- Deborah Bowman's voice from the BBC programme Inside the Ethics Committee, 24 August 2013

= Deborah Bowman (ethicist) =

British academic

Deborah Bowman is a British academic, Professor of Ethics and Law at St George's, University of London.

Bowman has written widely about medical ethics in both academic and popular publications, including the British Medical Journal, Medical Education, Medical Teacher, Die Psychiatrie, International Journal of Risk and Safety in Medicine and JAMA. Bowman is the author and co-author of books, including a The Worried Student's Guide to Medical Ethics and Law, "Primary Care Ethics" (with John Spicer) and "Informed Consent" (with John Spicer and Rehana Iqbal). She has contributed chapters to many books, including Kumar and Clark "Clinical Medicine" (8th Edition), Principles and Practice of Travel Medicine (2nd Ed) [with Richard Dawood]], "Ethics in Psychiatry: European Contributions", "Clinical Medicine for MRCP PACES: Vol. 2" [with Gautam Mehta and Bilal Iqbal], "The ABC of Clinical Leadership" and "Ethical Perspectives on Capacity and Decision-Making".

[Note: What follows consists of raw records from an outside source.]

==> config.mk <==
export PLATFORM = sky130hd
export DESIGN_NAME = dynamic_loss_scaler_unit
export DESIGN_NICKNAME = d
export VERILOG_FILES = /design/src/design/dls_pkg.sv /design/src/design/dynamic_loss_scaler_unit.sv
export SDC_FILE = /design/constraint.sdc
export NUM_CORES = 2
export LEC_CHECK = 0
export BUFFER_PORTS_ARGS = -buffer_cell sky130_fd_sc_hd__buf_4
export CORE_ASPECT_RATIO = 1.1
export CORE_UTILIZATION = 57
export CTS_CLUSTER_SIZE = 14
export DETAILED_ROUTE_END_ITERATION = 6
export HOLD_SLACK_MARGIN = 0.06
export PLACE_DENSITY = 0.82
export SYNTH_ARGS = -nofsm -noshare
export SYNTH_HDL_FRONTEND = slang
export SYNTH_SLANG_ARGS = --single-unit
export TNS_END_PERCENT = 20
==> constraint.sdc <==
create_clock -name clk -period 7.6 [get_ports clk]
set_input_delay 0.38 -clock clk [delete_from_list [all_inputs] [get_ports clk]]
set_output_delay 0.38 -clock clk [all_outputs]
set_load 0.05 [all_outputs]
==> src/design/dls_pkg.sv <==
package dls_pkg;

	// Loss scale bounds in unsigned Q17.8: 1.0 and 65536.0.
	localparam int unsigned ScaleW = 25;
	localparam logic [ScaleW-1:0] SCALE_MIN = 25'd256;
	localparam logic [ScaleW-1:0] SCALE_MAX = 25'd16777216;

	localparam int unsigned FactorW = 16;
	localparam int unsigned IntervalW = 16;
	localparam int unsigned LimitW = 31;
	localparam int unsigned CountW = 17;
	localparam int unsigned TotalW = 32;

	localparam logic [CountW-1:0] COUNT_MAX = '1;
	localparam logic [TotalW-1:0] TOTAL_MAX = '1;
	// Good-step count never passes the largest interval plus one.
	localparam logic [CountW-1:0] GOOD_BOUND = 17'd65536;

	localparam int unsigned CfgIndexW = 3;
	localparam int unsigned CfgDataW = 31;
	localparam int unsigned SDataW = 40;
	localparam int unsigned MDataW = 80;

	// Field positions of the outgoing tdata word.
	localparam int unsigned M_FOUND_LSB = 0;
	localparam int unsigned M_SCALE_LSB = 1;
	localparam int unsigned M_TOTAL_LSB = 26;
	localparam int unsigned M_GOOD_LSB = 58;

	// Reset values of the configuration registers.
	localparam logic [ScaleW-1:0] INIT_SCALE_RST = 25'd16777216;
	localparam logic [FactorW-1:0] FACTOR_RST = 16'd512;
	localparam logic [IntervalW-1:0] INTERVAL_RST = 16'd2000;
	localparam logic [LimitW-1:0] LIMIT_RST = 31'd1176256512;

	typedef enum logic [1:0] {
		ACT_ELEMENT = 2'd0,
		ACT_UPDATE  = 2'd1,
		ACT_RESTART = 2'd2
	} action_t;

	typedef enum logic [CfgIndexW-1:0] {
		REG_ENABLED  = 3'd0,
		REG_DYNAMIC  = 3'd1,
		REG_INIT     = 3'd2,
		REG_FACTOR   = 3'd3,
		REG_INTERVAL = 3'd4,
		REG_LIMIT    = 3'd5
	} reg_index_t;

	typedef struct packed {
		logic [CountW-1:0] good_steps;
		logic [TotalW-1:0] overflow_total;
		logic [ScaleW-1:0] scale_value;
		logic              overflow_found;
	} result_t;

	// Clamps a widened scale into the legal Q17.8 range.
	function automatic logic [ScaleW-1:0] clamp_scale(input logic [32:0] s);
		logic [ScaleW-1:0] r;
		if (s < 33'(SCALE_MIN)) begin
			r = SCALE_MIN;
		end else if (s > 33'(SCALE_MAX)) begin
			r = SCALE_MAX;
		end else begin
			r = s[ScaleW-1:0];
		end
		return r;
	endfunction

endpackage

==> src/design/dynamic_loss_scaler_unit.sv <==
// A request is captured in the input register stage; its result is then registered in
// the output register, or in the skid while that waits. Throughput: one request per
// cycle while the skid is empty; the loss-scale recurrence (one 25 x 16 multiply, a
// shift and a clamp) closes combinationally on the state registers.
// Reset: arst_n low clears the pipeline and loads scale 65536.0, zero counts and the
// documented configuration defaults at once; no clearing pass is needed.
module dynamic_loss_scaler_unit (
	input  logic                              clk,
	input  logic                              arst_n,
	// Configuration write port: register index and data, no read-back.
	input  logic                              cfg_wr_en,
	input  logic [dls_pkg::CfgIndexW-1:0]     cfg_index,
	input  logic [dls_pkg::CfgDataW-1:0]      cfg_data,
	// Request stream.
	input  logic                              s_tvalid,
	output logic                              s_tready,
	// s_tdata: grad_bits [31:0], overflow_flag [32], zero fill [39:33]
	input  logic [dls_pkg::SDataW-1:0]        s_tdata,
	// s_tuser: action [1:0]
	input  logic [1:0]                        s_tuser,
	input  logic                              s_tlast,
	// Result stream.
	output logic                              m_tvalid,
	input  logic                              m_tready,
	// m_tdata: overflow_found [0], scale_value [25:1], overflow_total [57:26],
	//          good_steps [74:58], zero fill [79:75]
	output logic [dls_pkg::MDataW-1:0]        m_tdata,
	output logic                              m_tlast
);

	// Configuration registers.
	logic                            enabled_q;
	logic                            dynamic_q;
	logic [dls_pkg::ScaleW-1:0]      init_scale_q;
	logic [dls_pkg::FactorW-1:0]     factor_q;
	logic [dls_pkg::IntervalW-1:0]   interval_q;
	logic [dls_pkg::LimitW-1:0]      limit_q;

	// Scaler state.
	logic [dls_pkg::ScaleW-1:0]      scale_q;
	logic [dls_pkg::CountW-1:0]      good_q;
	logic                            seen_q;
	logic                            found_q;
	logic [dls_pkg::TotalW-1:0]      total_q;

	// Input register stage.
	logic                            valid_s1;
	dls_pkg::action_t                action_s1;
	logic [31:0]                     grad_s1;
	logic                            last_s1;
	logic                            ovf_s1;

	// Output register and skid stage.
	logic                            out_valid_q;
	dls_pkg::result_t                out_res_q;
	logic                            out_last_q;
	logic                            skid_valid_q;
	dls_pkg::result_t                skid_res_q;
	logic                            skid_last_q;

	// Next-state logic.
	logic                            advance;
	logic                            out_take;
	logic                            out_free;
	logic                            bad;
	logic [40:0]                     product;
	logic [32:0]                     scale_wide;
	logic [dls_pkg::CountW-1:0]      good_inc;
	logic [dls_pkg::ScaleW-1:0]      scale_n;
	logic [dls_pkg::CountW-1:0]      good_n;
	logic                            seen_n;
	logic                            found_n;
	logic [dls_pkg::TotalW-1:0]      total_n;
	logic                            done_n;
	dls_pkg::result_t                res_n;

	// The stage advances whenever the skid register is empty: the result then lands
	// either in the output register or, if that one is still waiting, in the skid.
	assign advance  = valid_s1 && !skid_valid_q;
	assign s_tready = !valid_s1 || !skid_valid_q;
	assign out_take = out_valid_q && m_tready;
	assign out_free = !out_valid_q || m_tready;

	always_ff @(posedge clk or negedge arst_n) begin
		if (!arst_n) begin
			enabled_q    <= 1'b1;
			dynamic_q    <= 1'b1;
			init_scale_q <= dls_pkg::INIT_SCALE_RST;
			factor_q     <= dls_pkg::FACTOR_RST;
			interval_q   <= dls_pkg::INTERVAL_RST;
			limit_q      <= dls_pkg::LIMIT_RST;
		end else if (cfg_wr_en) begin
			unique case (dls_pkg::reg_index_t'(cfg_index))
				dls_pkg::REG_ENABLED:  enabled_q    <= cfg_data[0];
				dls_pkg::REG_DYNAMIC:  dynamic_q    <= cfg_data[0];
				dls_pkg::REG_INIT:     init_scale_q <= cfg_data[dls_pkg::ScaleW-1:0];
				dls_pkg::REG_FACTOR:   factor_q     <= cfg_data[dls_pkg::FactorW-1:0];
				dls_pkg::REG_INTERVAL: interval_q   <= cfg_data[dls_pkg::IntervalW-1:0];
				dls_pkg::REG_LIMIT:    limit_q      <= cfg_data[dls_pkg::LimitW-1:0];
				default: ;
			endcase
		end
	end

	// Input register: captured on every accepted request.
	always_ff @(posedge clk or negedge arst_n) begin
		if (!arst_n) begin
			valid_s1 <= 1'b0;
		end else if (s_tready) begin
			valid_s1 <= s_tvalid;
		end
	end

	always_ff @(posedge clk) begin
		if (s_tready && s_tvalid) begin
			action_s1 <= dls_pkg::action_t'(s_tuser);
			grad_s1   <= s_tdata[31:0];
			ovf_s1    <= s_tdata[32];
			last_s1   <= s_tlast;
		end
	end

	// An element overflows when its exponent is all ones or its magnitude exceeds
	// the limit.
	assign bad = (&grad_s1[30:23]) || (grad_s1[30:0] > limit_q);

	// Growth product, Q17.8 times Q8.8, truncated back to Q17.8.
	assign product = 41'(scale_q) * 41'(factor_q);

	always_comb begin
		scale_n    = scale_q;
		good_n     = good_q;
		seen_n     = seen_q;
		found_n    = found_q;
		total_n    = total_q;
		done_n     = 1'b0;
		scale_wide = 33'(scale_q);
		good_inc   = (good_q != dls_pkg::COUNT_MAX) ? good_q + 17'd1 : good_q;
		case (action_s1)
			dls_pkg::ACT_ELEMENT: begin
				done_n = last_s1;
				if (enabled_q) begin
					// Only the first overflow of a check is counted.
					if (bad && !seen_q) begin
						seen_n  = 1'b1;
						found_n = 1'b1;
						if (total_q != dls_pkg::TOTAL_MAX) begin
							total_n = total_q + 32'd1;
						end
					end
					// The verdict settles on the last element of the check.
					if (last_s1) begin
						if (!seen_n) begin
							found_n = 1'b0;
						end
						seen_n = 1'b0;
					end
				end
			end
			dls_pkg::ACT_UPDATE: begin
				if (enabled_q && dynamic_q) begin
					if (ovf_s1) begin
						scale_wide = 33'(scale_q >> 1);
						good_n     = '0;
					end else if (good_inc > 17'(interval_q)) begin
						scale_wide = product[40:8];
						good_n     = '0;
					end else begin
						good_n = good_inc;
					end
					scale_n = dls_pkg::clamp_scale(scale_wide);
				end
			end
			dls_pkg::ACT_RESTART: begin
				scale_n = dls_pkg::clamp_scale(33'(init_scale_q));
				good_n  = '0;
				seen_n  = 1'b0;
				found_n = 1'b0;
				total_n = '0;
			end
			default: ;
		endcase
		res_n.overflow_found = found_n;
		res_n.scale_value    = scale_n;
		res_n.overflow_total = total_n;
		res_n.good_steps     = good_n;
	end

	always_ff @(posedge clk or negedge arst_n) begin
		if (!arst_n) begin
			scale_q <= dls_pkg::SCALE_MAX;
			good_q  <= '0;
			seen_q  <= 1'b0;
			found_q <= 1'b0;
			total_q <= '0;
		end else if (advance) begin
			scale_q <= scale_n;
			good_q  <= good_n;
			seen_q  <= seen_n;
			found_q <= found_n;
			total_q <= total_n;
		end
	end

	// Output register with a skid behind it. The skid only fills when a new result
	// arrives while the output register still waits, and it drains first.
	always_ff @(posedge clk or negedge arst_n) begin
		if (!arst_n) begin
			out_valid_q  <= 1'b0;
			skid_valid_q <= 1'b0;
		end else begin
			if (out_free) begin
				out_valid_q <= skid_valid_q || advance;
			end
			if (skid_valid_q && out_free) begin
				skid_valid_q <= 1'b0;
			end else if (advance && out_valid_q && !out_take) begin
				skid_valid_q <= 1'b1;
			end
		end
	end

	always_ff @(posedge clk) begin
		if (out_free) begin
			if (skid_valid_q) begin
				out_res_q  <= skid_res_q;
				out_last_q <= skid_last_q;
			end else if (advance) begin
				out_res_q  <= res_n;
				out_last_q <= done_n;
			end
		end
		if (advance && out_valid_q && !out_take) begin
			skid_res_q  <= res_n;
			skid_last_q <= done_n;
		end
	end

	assign m_tvalid = out_valid_q;
	assign m_tlast  = out_last_q;
	assign m_tdata  = {5'd0, out_res_q.good_steps, out_res_q.overflow_total,
		out_res_q.scale_value, out_res_q.overflow_found};

endmodule

# --- Yosys cells after proc, flatten, opt, wreduce, memory -nomap -nowiden ---
# Cells that the tools add are included.
# Widths: inputs -> output; s select.
op_classes:
  eq_ne: 10
  multipliers: 1
  muxes: 37
  magnitude_cmp: 6
  reduce_logical: 31
  addsub: 2
op_table:
  columns: ["operator", "n"]
  rows:
  - ["$mux 75", 2]
  - ["$mux 33", 4]
  - ["$mux 25", 5]
  - ["$mux 32", 3]
  - ["$mux 17", 4]
  - ["$pmux 32 s2", 1]
  - ["$pmux 25 s2", 1]
  - ["$mul 25x16->41", 1]
  - ["$pmux 17 s2", 1]
  - ["$gt 33x25->1 const B", 1]
  - ["$lt 33x9->1 const B", 1]
  - ["$add 32x1->32 const B", 1]
  - ["$ne 32x32->1 const B", 1]
  - ["$gt 31x31->1", 1]
  - ["$gt 25x25->1 const B", 1]
  - ["$lt 25x9->1 const B", 1]
  - ["$add 17x1->17 const B", 1]
  - ["$gt 17x16->1", 1]
  - ["$ne 17x17->1 const B", 1]
  - ["$mux 1", 14]
  - ["$reduce_and 2->1", 7]
  - ["$logic_and 1x1->1", 8]
  - ["$reduce_and 8->1", 1]
  - ["$eq 3x2->1 const B", 2]
  - ["other kinds (12)", 23]
word_totals:
  wordCells: 115
  out_inout_bits: 83
  register_bits: 356
  inputBits: 82

# --- Longest topological paths before layout ---
logic_depth:
  ltp_word: 14
  depth_mapped: 30
  depth_no_buf: 26

# --- Worst setup path before layout ---
# No wires, ideal clock.
synth_path:
  path_kind: "register to register"
  from: "reg factor_q[9] (netlist bit)"
  to: "reg out_res_q (netlist bit m_tdata[2]) (data pin)"
  setup_slack_ns: -0.022
  setup_ns: 0.256
  t_required_ns: 7.344
  path_buffers: 3
  period_less_slack_ns: 7.622
  arrival_ns: 7.366
  stages_incl_launch_ff: 29
  path_cell_list: "dfstp_2 -> clkbuf_1 -> clkbuf_1 -> nand2_1 -> fa_1 -> inv_1 -> fa_1 -> inv_1 -> fa_1 -> inv_1 -> fa_1 -> fa_1 -> inv_1 -> fa_1 -> inv_1 -> ha_1 -> buf_2 -> a21oi_2 -> o21ai_1 -> a221oi_2 -> a31oi_1 -> or3_1 -> nand3_1 -> a32oi_1 -> or4b_1 -> or3_4 -> nand2_1 -> o21ai_1 -> a31o_2"
synth_between:
  elab_chain_cells: 12
  word_cells_on_any_way: 13
  cone_classes: "mul: 1; order compare: 2; mux: 10"
synth_rtl:
  columns: ["element", "line_no", "text"]
  rows:
  - ["from (decl)", "dynamic_loss_scaler_unit.sv:35", "logic [dls_pkg::FactorW-1:0] factor_q;"]
  - ["from (signal assigned)", "dynamic_loss_scaler_unit.sv:89", "factor_q <= dls_pkg::FACTOR_RST;"]
  - ["from (signal assigned)", "dynamic_loss_scaler_unit.sv:97", "dls_pkg::REG_FACTOR: factor_q <= cfg_data[dls_pkg::FactorW-1:0];"]
  - ["$mul 25x16->41 *", "dynamic_loss_scaler_unit.sv:128", "assign product = 41'(scale_q) * 41'(factor_q);"]
  - ["$mux 33 *", "dynamic_loss_scaler_unit.sv:165", "end else if (good_inc > 17'(interval_q)) begin"]
  - ["$mux 33 *", "dynamic_loss_scaler_unit.sv:162", "if (ovf_s1) begin"]
  - ["$mux 33 *", "dynamic_loss_scaler_unit.sv:161", "if (enabled_q && dynamic_q) begin"]
  - ["$mux 33 *", "dynamic_loss_scaler_unit.sv:139", "case (action_s1)"]
  - ["$gt 33x25->1", "dls_pkg.sv:63", "end else if (s > 33'(SCALE_MAX)) begin"]
  - ["$mux 25", "dls_pkg.sv:63", null]
  - ["$mux 25 *", "dls_pkg.sv:61", "if (s < 33'(SCALE_MIN)) begin"]
  - ["$mux 25 *", "dynamic_loss_scaler_unit.sv:161", null]
  - ["$pmux 25 s2 *", "dynamic_loss_scaler_unit.sv:139", null]
  - ["$mux 75 *", "dynamic_loss_scaler_unit.sv:228", "end else if (advance) begin"]
  - ["$mux 75 *", "dynamic_loss_scaler_unit.sv:225", "if (skid_valid_q) begin"]
  - ["to (signal assigned)", "dynamic_loss_scaler_unit.sv:226", "out_res_q <= skid_res_q;"]
  - ["to (signal assigned)", "dynamic_loss_scaler_unit.sv:229", "out_res_q <= res_n;"]
  - ["to (decl)", "dynamic_loss_scaler_unit.sv:55", "dls_pkg::result_t out_res_q;"]
# Mark *: on every way between the ends. The rest lies on a longest branch, timed or not. The select of a mux whose other input is x is not followed.
# A chain may end at the register's enable or synchronous reset.

# --- Worst setup path in the final report ---
layout_path:
  from: "reg scale_q[14] (netlist bit)"
  to: "reg out_res_q (netlist bit m_tdata[23]) (data pin)"
layout_between:
  elab_chain_cells: 12
  word_cells_on_any_way: 13
  cone_classes: "mul: 1; order compare: 2; mux: 10"
layout_rtl:
  columns: ["element", "line_no", "text"]
  rows:
  - ["from (decl)", "dynamic_loss_scaler_unit.sv:40", "logic [dls_pkg::ScaleW-1:0] scale_q;"]
  - ["from (signal assigned)", "dynamic_loss_scaler_unit.sv:191", "scale_q <= dls_pkg::SCALE_MAX;"]
  - ["from (signal assigned)", "dynamic_loss_scaler_unit.sv:197", "scale_q <= scale_n;"]
  - ["$mul 25x16->41", "dynamic_loss_scaler_unit.sv:128", null]
  - ["$mux 33", "dynamic_loss_scaler_unit.sv:165", null]
  - ["$mux 33 *", "dynamic_loss_scaler_unit.sv:162", null]
  - ["$mux 33 *", "dynamic_loss_scaler_unit.sv:161", null]
  - ["$mux 33 *", "dynamic_loss_scaler_unit.sv:139", null]
  - ["$gt 33x25->1", "dls_pkg.sv:63", null]
  - ["$mux 25", "dls_pkg.sv:63", null]
  - ["$mux 25 *", "dls_pkg.sv:61", null]
  - ["$mux 25 *", "dynamic_loss_scaler_unit.sv:161", null]
  - ["$pmux 25 s2 *", "dynamic_loss_scaler_unit.sv:139", null]
  - ["named net scale_n (one bit)", "dynamic_loss_scaler_unit.sv:69", "logic [dls_pkg::ScaleW-1:0] scale_n;"]
  - ["$mux 75 *", "dynamic_loss_scaler_unit.sv:228", null]
  - ["$mux 75 *", "dynamic_loss_scaler_unit.sv:225", null]
# The timed path passes the listed nets; every way through them passes the cells marked *. The select of a mux whose other input is x is not followed.

==> run metrics <==
Die Footprint=55500 sq um; register area share after synthesis=0.317; WHS Path Cells=2; worst reg2reg path startpoint=scale_q[14]; worst reg-to-reg setup slack=-0.17 ns; aggregate global routing overflow=0; DR vias=25400; global-route wire length before repair=140000 microns; unrepaired setup endpoints after global routing=true; Fin. Hold Viols=0; Post-synth EDFFs=187; Crit path required time=7.89 ns; Fin Hold WS=0.0870 ns; gp weighted congestion=0.980; Total GRT Usage=0.323; minimum clock period=7.77 ns; fin util=0.693; Worst-Margin Slew=1.23 ns; crit path max fanout=7; Synth area leader=fa_1; Die Ht=247 microns; vias in the first global route=25900; Via density=6.02; wire per inst=21.3 microns; Mean Syn Cell Area=9.88 sq um; post-synth top area share=0.205; synth top area cells=fa_1 (21%), edfxtp_1 (18%), dfrtp_1 (12%); I/O Pins=165; crit path kind=flop to flop; Synth warnings=0; DRC Markers=3; drt total wl=90200 microns; maximum buffer depth of the clock tree=3; Final TNS setup=-2.00 ns; Detailed Routing Iterations Pass 1=7; status=complete, but fails checks; ant diodes=0; failing checks=design-rule violations, negative setup slack; crit path max-delay cell type=or4_4; crit path DAT=8.06 ns; Mapped Cells=3149; Inserted Clock Buffers=34; Worst slew margin=0.180; Worst R2R End=m_tdata[23]; area of the core=53800 sq um; CTS root buffer=clkbuf_16; clk slew on worst S/H paths=0.07 ns; worst skew pair latency=0.54 ns; CTS sink count=356; worst setup margin=-0.167 ns; NumNets Final=4035; min-delay src=cfg_data[26]; Synth Flop Type=edfxtp_1; dpl hpwl=63700 microns; port buffer count=151; hold path endpoint=limit_q[26]; crit-path most repeated cell=fa_1; initial core utilization=0.578; highest clock rate=129 MHz; FFs w/ async S/R, synth=0.475; Final Skew=0.0220 ns; antenna violations before repair=3; Setup violations, final=30; Seq cells post-synth=356; Syn-to-layout area delta=19.8%; initial DRC count=2398; Detail Route Antenna Nets=0; Final Max Slew Viols=0; Die Wd=225 microns; Fillers=3671; area of the mapped netlist=31100 sq um; Reg2Reg Depth=26; crit share post-route=1.02; clock tree from TritonCTS=built; max-cap viol count=0; Worst path max stage delay=0.59 ns; layout cells sized above 1=0.239; Min-Delay Path Class=primary input to flop; CP endpoint kind=flop; largest net degree at the start of global routing=78; Synth cell types=97; startpoint types=flop; CP Buf/Inv Count=6; Row Count=89; CTS H-tree lvls=2; CP top delay family=adder cells
## synthesized netlist by cell type, types with 33 or more instances
library cell and number:
nand3_1 53, a21oi_1 98, mux2_2 144, inv_1 428
nand2_1 455, ha_1 162, fa_1 319, nand4_1 46
a21o_1 33, o21ai_0 109, edfxtp_1 187, and2_1 198
dfrtp_1 151, nor2_1 85, clkbuf_1 150, o31ai_1 36
## cell usage in the layout (no fill, tap or decap), types with 18 or more instances in the layout
| cell | count |
|---|---|
| edfxtp_1 | 187 |
| dfrtp_1 | 139 |
| inv_1 | 406 |
| nand4_1 | 46 |
| a21o_1 | 33 |
| dlygate4sd3_1 | 37 |
| fa_1 | 312 |
| buf_12 | 31 |
| dfstp_2 | 18 |
| nand3_1 | 50 |
| o22a_1 | 19 |
| inv_2 | 22 |
| buf_4 | 397 |
| a21oi_1 | 88 |
| o31ai_1 | 33 |
| ha_1 | 145 |
| and3_1 | 26 |
| mux2i_1 | 23 |
| o21ai_0 | 99 |
| nor3_1 | 18 |
| nor4_1 | 18 |
| clkbuf_16 | 40 |
| xnor2_1 | 18 |
| and2_1 | 189 |
| mux2_2 | 143 |
| nand2_1 | 445 |
| nor2_1 | 82 |
## registers in the layout, summed over array words and instances (netlist names), 2 cells and up
register      count
action_s1         2
factor_q         16
good_q           17
grad_s1          31
init_scale_q     25
interval_q       16
limit_q          31
m_tdata          75
scale_q          25
skid_res_q       75
total_q          32
## layer usage
metal | vias up | GRT usage | wire length (microns)
met3 | 334 | 0.0461 | 7300
met1 | 12600 | 0.410 | 33600
met5 | - | 0 | 26
met4 | 4 | 0.158 | 5280
met2 | 1321 | 0.544 | 43900
li1 | 11200 | - | -
## how the worst max path moves through the flow
| stage | end | depth (start not counted) | startpoint | slack [ns] |
|---|---|---|---|---|
| after floorplan | m_tdata[2] | 26 | factor_q[9] | 0.008 |
| after global placement | m_tdata[23] | 26 | factor_q[9] | -0.16 |
| after detailed placement | m_tdata[23] | 25 | scale_q[18] | -0.23 |
| after CTS | scale_q[16] | 30 | factor_q[9] | -0.01 |
| after global routing | scale_q[17] | 26 | factor_q[6] | -0.37 |
| final | m_tdata[23] | 26 | scale_q[14] | -0.17 |
## area by class of cell
cell class / count / area, sq um / share of cell area
Sequential cell: 356 / 9880 / 0.265
Tap cell: 728 / 911 / 0.0244
Inverter: 430 / 1620 / 0.0433
Timing Repair Buffer: 481 / 4240 / 0.114
Clock buffer: 50 / 952 / 0.0255
Clock inverter: 12 / 130 / 0.00349
Multi-Input combinational cell: 2169 / 19500 / 0.524
## repair_timing
item / 4_1_cts / 5_1_grt
cloned: 1 / 7
hold endpoints to repair: 75 / 0
endpoints found under the setup margin: 50 / 75
gates resized for setup: 55 / 123
buffers inserted: 16 / 23
hold buffers: 37 / 0
pin swaps: 51 / 49
## stage by stage
| step | cell area, sq um | std cells | setup slack, ns |
|---|---|---|---|
| after floorplan | 31100 | 3153 | 0.00769 |
| final | 37300 | 4226 | -0.167 |
| after detailed placement | 34600 | 4080 | -0.229 |
| after CTS | 36500 | 4196 | -0.00999 |
| after global placement | 34600 | 4080 | -0.163 |
| after global routing | 37300 | 4226 | -0.375 |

Her writing for non-academic publications includes theatre reviews for Times Higher Education, a regular column for the MDDUS magazine "Summons", commentary for national newspapers and personal reflections on learning to play the cello.

Bowman is a commentator on medical ethics, including serving as a regular panellist and programme consultant to BBC Radio 4 Inside the Ethics Committee. She has contributed to a number of radio programmes, including Inside Health, the World at One, Health Check, All in the Mind and Nightwaves for BBC Radio 3. In February 2014, she presented the programme Test Case for BBC Radio 4.

Bowman has a particular interest in the humanities and arts as they relate to medical education. She has written about ways in which the humanities can be integrated into medical education and dedicated her inaugural lecture to the relationship between theatre and clinical ethics. In 2013, Sue Eckstein appointed Bowman as deputy editor of the journal Medical Humanities. Following the death of Sue Eckstein, Bowman was appointed editor-in-chief of Medical Humanities. She is a board member and trustee of London Arts in Health Forum and a member of the International Health Humanities Network. In 2014, she became a Fellow of The Royal Society of Arts. Bowman is a contributor to Medicine Unboxed and recently became the curator for Medicine Unboxed: Students. She has spoken at a number of literary and science festivals, including Sick! and 'The Cheltenham Science Festival'.

Bowman was appointed Member of the Order of the British Empire (MBE) in the 2017 New Year Honours for services to medical ethics.
In 2017 she revealed that she was having treatment for breast cancer at the Marsden hospital.